I write for readers. I write in the hope that my private truth might enlighten another’s path. And, if I hit my stride, maybe even ease their burden. I write because I am a writer. I write because the page is my onramp to the highway of this life. I write to know myself. I write so that maybe my father will know me, too.
He died. 39 years ago. Today. Eight months to the day after his cancer diagnosis. The man was good with numbers. While fighting for his life, his body ravaged by ‘heroic’, ‘cutting edge’ treatments’ as his spirit wrestled the Demon Cancer, he once said, “All of us know that death and taxes are a certainty. We just don’t want to know exactly when.” He bore his painful knowledge with stoic grace even when he was in great pain.
I loved that troubled soul and I am grateful for the trust fund his number savvy enabled – you gave me the drive to produce, Dad. You give me time to write. I am indebted. I am grateful.

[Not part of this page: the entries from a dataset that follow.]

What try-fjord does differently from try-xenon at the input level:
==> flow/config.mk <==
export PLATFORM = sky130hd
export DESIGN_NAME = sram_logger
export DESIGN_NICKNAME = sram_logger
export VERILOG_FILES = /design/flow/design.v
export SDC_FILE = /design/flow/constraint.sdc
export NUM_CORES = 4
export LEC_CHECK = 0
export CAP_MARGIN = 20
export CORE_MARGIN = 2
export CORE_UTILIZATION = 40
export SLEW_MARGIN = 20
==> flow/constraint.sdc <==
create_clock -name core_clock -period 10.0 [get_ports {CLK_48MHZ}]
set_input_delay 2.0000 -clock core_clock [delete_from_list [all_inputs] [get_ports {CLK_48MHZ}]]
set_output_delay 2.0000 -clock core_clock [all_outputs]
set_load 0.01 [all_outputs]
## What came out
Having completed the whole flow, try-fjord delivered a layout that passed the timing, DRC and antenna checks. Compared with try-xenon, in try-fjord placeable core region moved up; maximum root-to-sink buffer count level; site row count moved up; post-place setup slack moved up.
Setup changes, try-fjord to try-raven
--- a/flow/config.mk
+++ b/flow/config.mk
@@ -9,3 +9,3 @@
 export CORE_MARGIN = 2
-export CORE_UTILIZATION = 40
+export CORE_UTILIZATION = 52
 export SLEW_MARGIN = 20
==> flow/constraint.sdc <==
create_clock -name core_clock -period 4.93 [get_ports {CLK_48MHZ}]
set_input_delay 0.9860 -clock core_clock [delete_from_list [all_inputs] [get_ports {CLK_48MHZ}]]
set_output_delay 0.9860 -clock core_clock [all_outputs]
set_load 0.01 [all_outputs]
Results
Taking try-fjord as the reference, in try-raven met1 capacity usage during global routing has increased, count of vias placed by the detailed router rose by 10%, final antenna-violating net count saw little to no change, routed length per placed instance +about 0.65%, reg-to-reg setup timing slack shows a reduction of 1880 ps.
[design/flow/run.sh]
#!/bin/bash
# the make line also repeats each setting of config.mk as NAME=value (left out here)
make -C /OpenROAD-flow-scripts/flow DESIGN_CONFIG=/design/flow/config.mk WORK_HOME=/design/flow/orfs CLKGATE_MAP_FILE= finish
[design/flow/config.mk]
export PLATFORM = sky130hd
export DESIGN_NAME = div_avalon
export DESIGN_NICKNAME = div_avalon
export VERILOG_FILES = /design/flow/design.v
export SDC_FILE = /design/flow/constraint.sdc
export NUM_CORES = 4
export LEC_CHECK = 0
export CAP_MARGIN = 20
export CORE_MARGIN = 2
export CORE_UTILIZATION = 40
export CTS_CLUSTER_DIAMETER = 365
export CTS_CLUSTER_SIZE = 99
export SETUP_SLACK_MARGIN = -0.5
export SLEW_MARGIN = 20
[design/flow/constraint.sdc]
create_clock -name core_clock -period 5.0 [get_ports {clk}]
set_input_delay 1.0000 -clock core_clock [delete_from_list [all_inputs] [get_ports {clk}]]
set_output_delay 1.0000 -clock core_clock [all_outputs]
set_load 0.01 [all_outputs]
[design/flow/design.v]
module div 
	#(
		parameter W=32,
					 CBIT=6		 
	 )
	(
		input wire clk, reset, str_trg,
		input wire [W-1:0] dvsr, dvnd,
		output reg ready, done_trg,
		output wire [W-1:0] quo,rmd
	);
	localparam [1:0]
		idle = 2'b00,
		op = 2'b01,
		last = 2'b10,
		done = 2'b11;
	reg [1:0] state_reg, state_next;
	reg [W-1:0] rh_reg, rh_next, rl_reg, rl_next, rh_tmp, d_reg, d_next;
	reg [CBIT-1:0] n_reg, n_next;
	reg q_bit, start;
	always @ (posedge clk, posedge reset)
		if (reset)
		begin
			state_reg<=idle;
			rh_reg<=0;
			rl_reg<=0;
			d_reg<=0;
			n_reg<=0;
		end
		else
		begin
			state_reg<=state_next;
			rh_reg<=rh_next;
			rl_reg<=rl_next;
			d_reg<=d_next;
			n_reg<=n_next;
		end
		always @*
		begin
			start = str_trg;
			state_next = state_reg;
			ready = 1'b0;
			done_trg = 1'b0;
			rh_next = rh_reg;
			rl_next = rl_reg;
			d_next = d_reg;
			n_next = n_reg;
			case (state_reg)
				idle:
				begin
					ready = 1'b1;
					if (start)
					begin
						rh_next = 0;
						rl_next = dvnd;   
						d_next = dvsr;    
						n_next = W+1;     
						state_next = op;
					end
				end
				op:
				begin
					rl_next  = {rl_reg[W-2:0], q_bit};
					rh_next = {rh_tmp[W-2:0], rl_reg[W-1]};
					n_next = n_reg-1;
					if (n_next==1)
						state_next = last;
				end
				last:  
				begin
					rl_next = {rl_reg[W-2:0], q_bit};
					rh_next = rh_tmp;
					state_next = done;
				end
				done:
				begin
					done_trg = 1'b1;
					state_next = idle;
				end
				default: state_next = idle;
			endcase
		end
		always @*
			if (rh_reg >= d_reg)
			begin
				rh_tmp = rh_reg - d_reg;
				q_bit=1'b1;
			end
			else
			begin
				rh_tmp = rh_reg;
				q_bit = 1'b0;
			end
		assign quo = rl_reg;
		assign rmd = rh_reg;
endmodule
module div_avalon
	#(
		parameter W     = 32,
				  CBIT  = 6		 
	 )
	(
		input wire clk, reset,
		input wire [2:0] div_address,
		input wire div_chipselect,
		input wire div_write,
		input wire [W-1:0] div_writedata,
		output wire [W-1:0] div_readdata,
		output wire div_irq,
		output wire div_rdy
	);
    localparam [2:0]
        SET_DIVIDEND  = 3'h0,
        SET_DIVISOR   = 3'h1,
        START         = 3'h2,
        GET_QUOTIENT  = 3'h3,
        GET_REMAINDER = 3'h4,
        GET_READY     = 3'h5,
        DONE_TRG      = 3'h6;
	wire div_start, div_ready, set_done_trg, clr_done_trg;
	reg [W-1:0] dvnd_reg, dvsr_reg;
	reg done_trg_reg;
	wire [W-1:0] quo, rmd;
	wire wr_en, wr_dvnd, wr_dvsr;
	div #(.W(32), .CBIT(6)) d1
		 ( .clk(clk), .reset(reset), .str_trg(div_start), .dvsr(dvsr_reg), .dvnd(dvnd_reg),   
		   .ready(div_ready), .done_trg(set_done_trg), .quo(quo), .rmd(rmd));         
	always @ (posedge clk, posedge reset)
	begin
		if (reset)
		begin
			dvnd_reg <= 0;
			dvsr_reg <= 0;
			done_trg_reg <= 0;
		end
		else
		begin
			if (wr_dvnd)
				dvnd_reg <= div_writedata;
			if (wr_dvsr)
				dvsr_reg <= div_writedata;
			if (set_done_trg)
				done_trg_reg <= 1'b1;
			else if (clr_done_trg)
				done_trg_reg <= 1'b0;
		end
	end
	assign wr_en = div_write & div_chipselect;
	assign wr_dvnd = (div_address == SET_DIVIDEND) & wr_en;
	assign wr_dvsr = (div_address == SET_DIVISOR) & wr_en;
	assign div_start = (div_address == START) & wr_en;
	assign clr_done_trg = (div_address == DONE_TRG) & wr_en;
	assign div_readdata = (div_address == GET_QUOTIENT) ? quo :
								 (div_address == GET_REMAINDER) ? rmd :
								 (div_address == GET_READY) ? {31'b0, div_ready} : {31'b0, done_trg_reg};
	assign div_rdy = div_ready;
	assign div_irq = done_trg_reg;
endmodule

I write because I twitch. I write because my decline is inevitable, like death and taxes – but slow. I write to declare, “I’m okay!” to myself. And to others. My decline will be gradual. All of us are degenerating neurologically – I’m just doing it more formally. I write because I’m a writer and words are my way of being in the world. Thank you, God, the universe and thank you, Dad. Thank you for the savvy, the drive and the words which I hope are read. Fondly.